A B O U T K R O N O S Q U A R T E T
For more than 40 years, San Francisco's Kronos Quartet - David Harrington (violin), John Sherba (violin), Hank Dutt (viola), and Sunny Yang (cello) - has combined a spirit of fearless exploration with a commitment to continually re-imagining the string quartet experience. In the process, Kronos has become one of the world's most celebrated and influential ensembles, performing thousands of concerts, releasing more than 60 recordings, collaborating with many of the world's most intriguing and accomplished composers and performers, and commissioning over 900 works and arrangements for string quartet. A Grammy winner, Kronos also received the Polar Music and Avery Fisher Prizes.
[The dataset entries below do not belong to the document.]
`config.mk`:
```
export PLATFORM = sky130hd
export DESIGN_NAME = display_scan_ctrl
export DESIGN_NICKNAME = d
export VERILOG_FILES = /design/src/rtl/display_pkg.sv /design/src/rtl/display_scan_ctrl_tick.sv /design/src/rtl/display_scan_ctrl.sv
export SDC_FILE = /design/constraint.sdc
export NUM_CORES = 1
export LEC_CHECK = 0
export CORE_MARGIN = 3
export CORE_UTILIZATION = 30
export CTS_CLUSTER_DIAMETER = 40
export DETAILED_ROUTE_END_ITERATION = 10
export GPL_TIMING_DRIVEN = 0
export PLACE_DENSITY = 0.5
export SLEW_MARGIN = 10
export SYNTH_ARGS = -nofsm -noshare
export SYNTH_HDL_FRONTEND = slang
export SYNTH_SLANG_ARGS = --single-unit
```
`constraint.sdc`:
```
create_clock -name clk -period 3.2 [get_ports clk]
set_input_delay 0.96 -clock clk [delete_from_list [all_inputs] [get_ports clk]]
set_output_delay 0.96 -clock clk [all_outputs]
set_load 0.05 [all_outputs]
```
`src/rtl/display_pkg.sv`:
```
// Shared constants, commit FSM states and glyph codes
// for the 8-digit 7-segment scan controller.
package display_pkg;

  localparam int unsigned DIGITS  = 8;
  localparam int unsigned GLYPH_W = 6;
  localparam int unsigned FRAME_W = DIGITS * GLYPH_W;
  localparam int unsigned IDX_W   = 3;

  localparam logic [IDX_W-1:0] LAST_IDX = 3'd7;

  localparam logic [GLYPH_W-1:0] G_0     = 6'd0;
  localparam logic [GLYPH_W-1:0] G_1     = 6'd1;
  localparam logic [GLYPH_W-1:0] G_2     = 6'd2;
  localparam logic [GLYPH_W-1:0] G_3     = 6'd3;
  localparam logic [GLYPH_W-1:0] G_4     = 6'd4;
  localparam logic [GLYPH_W-1:0] G_5     = 6'd5;
  localparam logic [GLYPH_W-1:0] G_6     = 6'd6;
  localparam logic [GLYPH_W-1:0] G_7     = 6'd7;
  localparam logic [GLYPH_W-1:0] G_8     = 6'd8;
  localparam logic [GLYPH_W-1:0] G_9     = 6'd9;
  localparam logic [GLYPH_W-1:0] G_A     = 6'd10;
  localparam logic [GLYPH_W-1:0] G_B     = 6'd11;
  localparam logic [GLYPH_W-1:0] G_C     = 6'd12;
  localparam logic [GLYPH_W-1:0] G_D     = 6'd13;
  localparam logic [GLYPH_W-1:0] G_E     = 6'd14;
  localparam logic [GLYPH_W-1:0] G_F     = 6'd15;
  localparam logic [GLYPH_W-1:0] G_H     = 6'd16;
  localparam logic [GLYPH_W-1:0] G_L     = 6'd17;
  localparam logic [GLYPH_W-1:0] G_P     = 6'd18;
  localparam logic [GLYPH_W-1:0] G_DASH  = 6'd19;
  localparam logic [GLYPH_W-1:0] G_BLANK = 6'd63;

  typedef enum logic {
    ST_IDLE    = 1'b0,
    ST_PENDING = 1'b1
  } commit_state_t;

  function automatic logic [DIGITS-1:0] digit_onehot(
    input logic [IDX_W-1:0] idx
  );
    return DIGITS'(1) << idx;
  endfunction

  function automatic logic [GLYPH_W-1:0] glyph_at(
    input logic [FRAME_W-1:0] frame,
    input logic [IDX_W-1:0]   idx
  );
    return frame[idx*GLYPH_W +: GLYPH_W];
  endfunction

endpackage

```
`src/rtl/display_scan_ctrl_tick.sv`:
```
// Free-running divider: tick on the last count of
// each DIV-cycle slot, guard while count < GUARD.
module scan_tick_gen #(
  parameter int unsigned DIV   = 8,
  parameter int unsigned GUARD = 2
) (
  input  logic clk,
  input  logic rst_n,
  output logic o_tick,
  output logic o_guard
);

  localparam int unsigned CW =
    (DIV > 1) ? $clog2(DIV) : 1;
  localparam logic [CW-1:0] LAST = CW'(DIV - 1);

  if (DIV < GUARD + 2) begin : g_bad_div
    $error("scan_tick_gen: DIV must be >= GUARD+2");
  end

  logic [CW-1:0] r_cnt;

  // slot counter, wraps DIV-1 -> 0
  always_ff @(posedge clk or negedge rst_n) begin
    if (!rst_n)      r_cnt <= '0;
    else if (o_tick) r_cnt <= '0;
    else             r_cnt <= r_cnt + 1'b1;
  end

  assign o_tick = (r_cnt == LAST);

  if (GUARD == 0) begin : g_no_guard
    assign o_guard = 1'b0;
  end else begin : g_guard
    localparam logic [CW-1:0] GD = CW'(GUARD);
    assign o_guard = (r_cnt < GD);
  end

endmodule

```
`src/rtl/display_scan_ctrl.sv`:
```
// Digit scan + double-buffered frame commit at wrap.
// Optional blink feature: DISPLAY_SCAN_BLINK_EN.
module display_scan_ctrl
  import display_pkg::*;
#(
  parameter int unsigned CLK_HZ  = 100_000_000,
  parameter int unsigned SCAN_HZ = 1_000,
  parameter int unsigned GUARD   = 2
`ifdef DISPLAY_SCAN_BLINK_EN
  ,
  parameter int unsigned BLINK_HZ = 2
`endif
) (
  input  logic               clk,
  input  logic               rst_n,
  input  logic               frame_wr,
  input  logic [FRAME_W-1:0] frame_data,
  input  logic [DIGITS-1:0]  blank_mask,
`ifdef DISPLAY_SCAN_BLINK_EN
  input  logic [DIGITS-1:0]  blink_mask,
`endif
  output logic               frame_pending,
  output logic               frame_ack,
  output logic [DIGITS-1:0]  choose,
  output logic [GLYPH_W-1:0] display_data
);

  localparam int unsigned DIV = CLK_HZ / SCAN_HZ;

  logic w_tick;
  logic w_guard;

  scan_tick_gen #(
    .DIV   (DIV),
    .GUARD (GUARD)
  ) u_scan (
    .clk     (clk),
    .rst_n   (rst_n),
    .o_tick  (w_tick),
    .o_guard (w_guard)
  );

  logic [IDX_W-1:0]   r_idx;
  logic [FRAME_W-1:0] r_shadow;
  logic [FRAME_W-1:0] r_active;
  commit_state_t      r_state;
  commit_state_t      w_state_nxt;
  logic               w_commit;
  logic               r_ack;
  logic [DIGITS-1:0]  r_choose;
  logic [GLYPH_W-1:0] r_data;
  logic [DIGITS-1:0]  w_en_mask;
  logic [DIGITS-1:0]  w_choose_nxt;

`ifdef DISPLAY_SCAN_BLINK_EN
  localparam int unsigned BLINK_DIV =
    CLK_HZ / (2 * BLINK_HZ);

  logic w_blink_tick;
  logic w_blink_guard;
  logic r_blink_off;

  scan_tick_gen #(
    .DIV   (BLINK_DIV),
    .GUARD (0)
  ) u_blink (
    .clk     (clk),
    .rst_n   (rst_n),
    .o_tick  (w_blink_tick),
    .o_guard (w_blink_guard)
  );

  // blink phase: starts on, flips every half period
  always_ff @(posedge clk or negedge rst_n) begin
    if (!rst_n)            r_blink_off <= 1'b0;
    else if (w_blink_tick) r_blink_off <= ~r_blink_off;
  end
`endif

  // digit index advances once per slot
  always_ff @(posedge clk or negedge rst_n) begin
    if (!rst_n)      r_idx <= '0;
    else if (w_tick) r_idx <= r_idx + 1'b1;
  end

  // commit FSM state register
  always_ff @(posedge clk or negedge rst_n) begin
    if (!rst_n) r_state <= ST_IDLE;
    else        r_state <= w_state_nxt;
  end

  // commit only at the 7->0 wrap so a frame never tears
  always_comb begin
    w_state_nxt = r_state;
    w_commit    = 1'b0;
    unique case (r_state)
      ST_IDLE: begin
        if (frame_wr) w_state_nxt = ST_PENDING;
      end
      ST_PENDING: begin
        if (w_tick && (r_idx == LAST_IDX)) begin
          w_commit = 1'b1;
          if (!frame_wr) w_state_nxt = ST_IDLE;
        end
      end
      default: w_state_nxt = ST_IDLE;
    endcase
  end

  // shadow takes latest write; active takes old shadow
  always_ff @(posedge clk or negedge rst_n) begin
    if (!rst_n) begin
      r_shadow <= '0;
      r_active <= '0;
    end else begin
      if (frame_wr) r_shadow <= frame_data;
      if (w_commit) r_active <= r_shadow;
    end
  end

  // live enable mask with optional blink suppression
  always_comb begin
    w_en_mask = ~blank_mask;
`ifdef DISPLAY_SCAN_BLINK_EN
    if (r_blink_off) w_en_mask = w_en_mask & ~blink_mask;
`endif
    w_choose_nxt = '0;
    if (!w_guard)
      w_choose_nxt = digit_onehot(r_idx) & w_en_mask;
  end

  // registered outputs
  always_ff @(posedge clk or negedge rst_n) begin
    if (!rst_n) begin
      r_ack    <= 1'b0;
      r_choose <= '0;
      r_data   <= '0;
    end else begin
      r_ack    <= w_commit;
      r_choose <= w_choose_nxt;
      r_data   <= glyph_at(r_active, r_idx);
    end
  end

  assign frame_pending = (r_state == ST_PENDING);
  assign frame_ack     = r_ack;
  assign choose        = r_choose;
  assign display_data  = r_data;

endmodule

```
==> results of run 1 <==
-- how the worst min path moves through the flow --
stage | start | to | slack [ns] | cells after the start
global placement | u_scan.r_cnt[0] | u_scan.r_cnt[0] | 0.48 | 1
detailed placement | r_shadow[0] | r_active[0] | 0.49 | 1
floorplan | u_scan.r_cnt[0] | u_scan.r_cnt[0] | 0.45 | 1
finish | rst_n | u_scan.r_cnt[7] | 0.46 | 1
global route | rst_n | u_scan.r_cnt[7] | 0.48 | 1
CTS | rst_n | u_scan.r_cnt[7] | 0.47 | 1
Integral to Kronos' work is a series of long-running collaborations with many of the world's foremost composers, including Americans Terry Riley, Philip Glass, and Steve Reich; Azerbaijan's Franghiz Ali-Zadeh; Poland's Henryk Górecki; and Serbian-American Aleksandra Vrebalov. Additional collaborators have included Chinese pipa virtuoso Wu Man, performance artist Laurie Anderson, Azeri vocalist Alim Qasimov, Inuit throat singer Tanya Tagaq, Malian griot musicians Trio Da Kali, Paul McCartney, Carolina Chocolate Drops founder Rhiannon Giddens, Tom Waits, and The National.
On tour for five months per year, Kronos appears in the world's most prestigious concert halls, clubs, and festivals. Kronos is equally prolific and wide-ranging on recordings, including the Grammy- and Latin Grammy-nominated Nuevo (2002) and the 2004 Grammy winner, Alban Berg's Lyric Suite. Kronos' most recent releases include The Sea Ranch Songs, featuring music by Aleksandra Vrebablov and film by Andrew Lyndon, and Pelle Gudmundsen-Holmgreen's Green Ground, written for Kronos Quartet and Theatre of Voices.
The nonprofit Kronos Performing Arts Association (KPAA) manages all aspects of Kronos' work, including commissioning, concert tours and local performances, education programs, and the annual KRONOS FESTIVAL in San Francisco. In 2015, KPAA launched Fifty for the Future: The Kronos Learning Repertoire, a new education initiative that is commissionin 50 new works (five by women and five by men each year for five years) that are designed expressly for the training of students and emerging professionals. Companion materials, including scores and parts, recordings, videos, performance notes, and composer interviews, are being distributed on kronosquartet.org for free.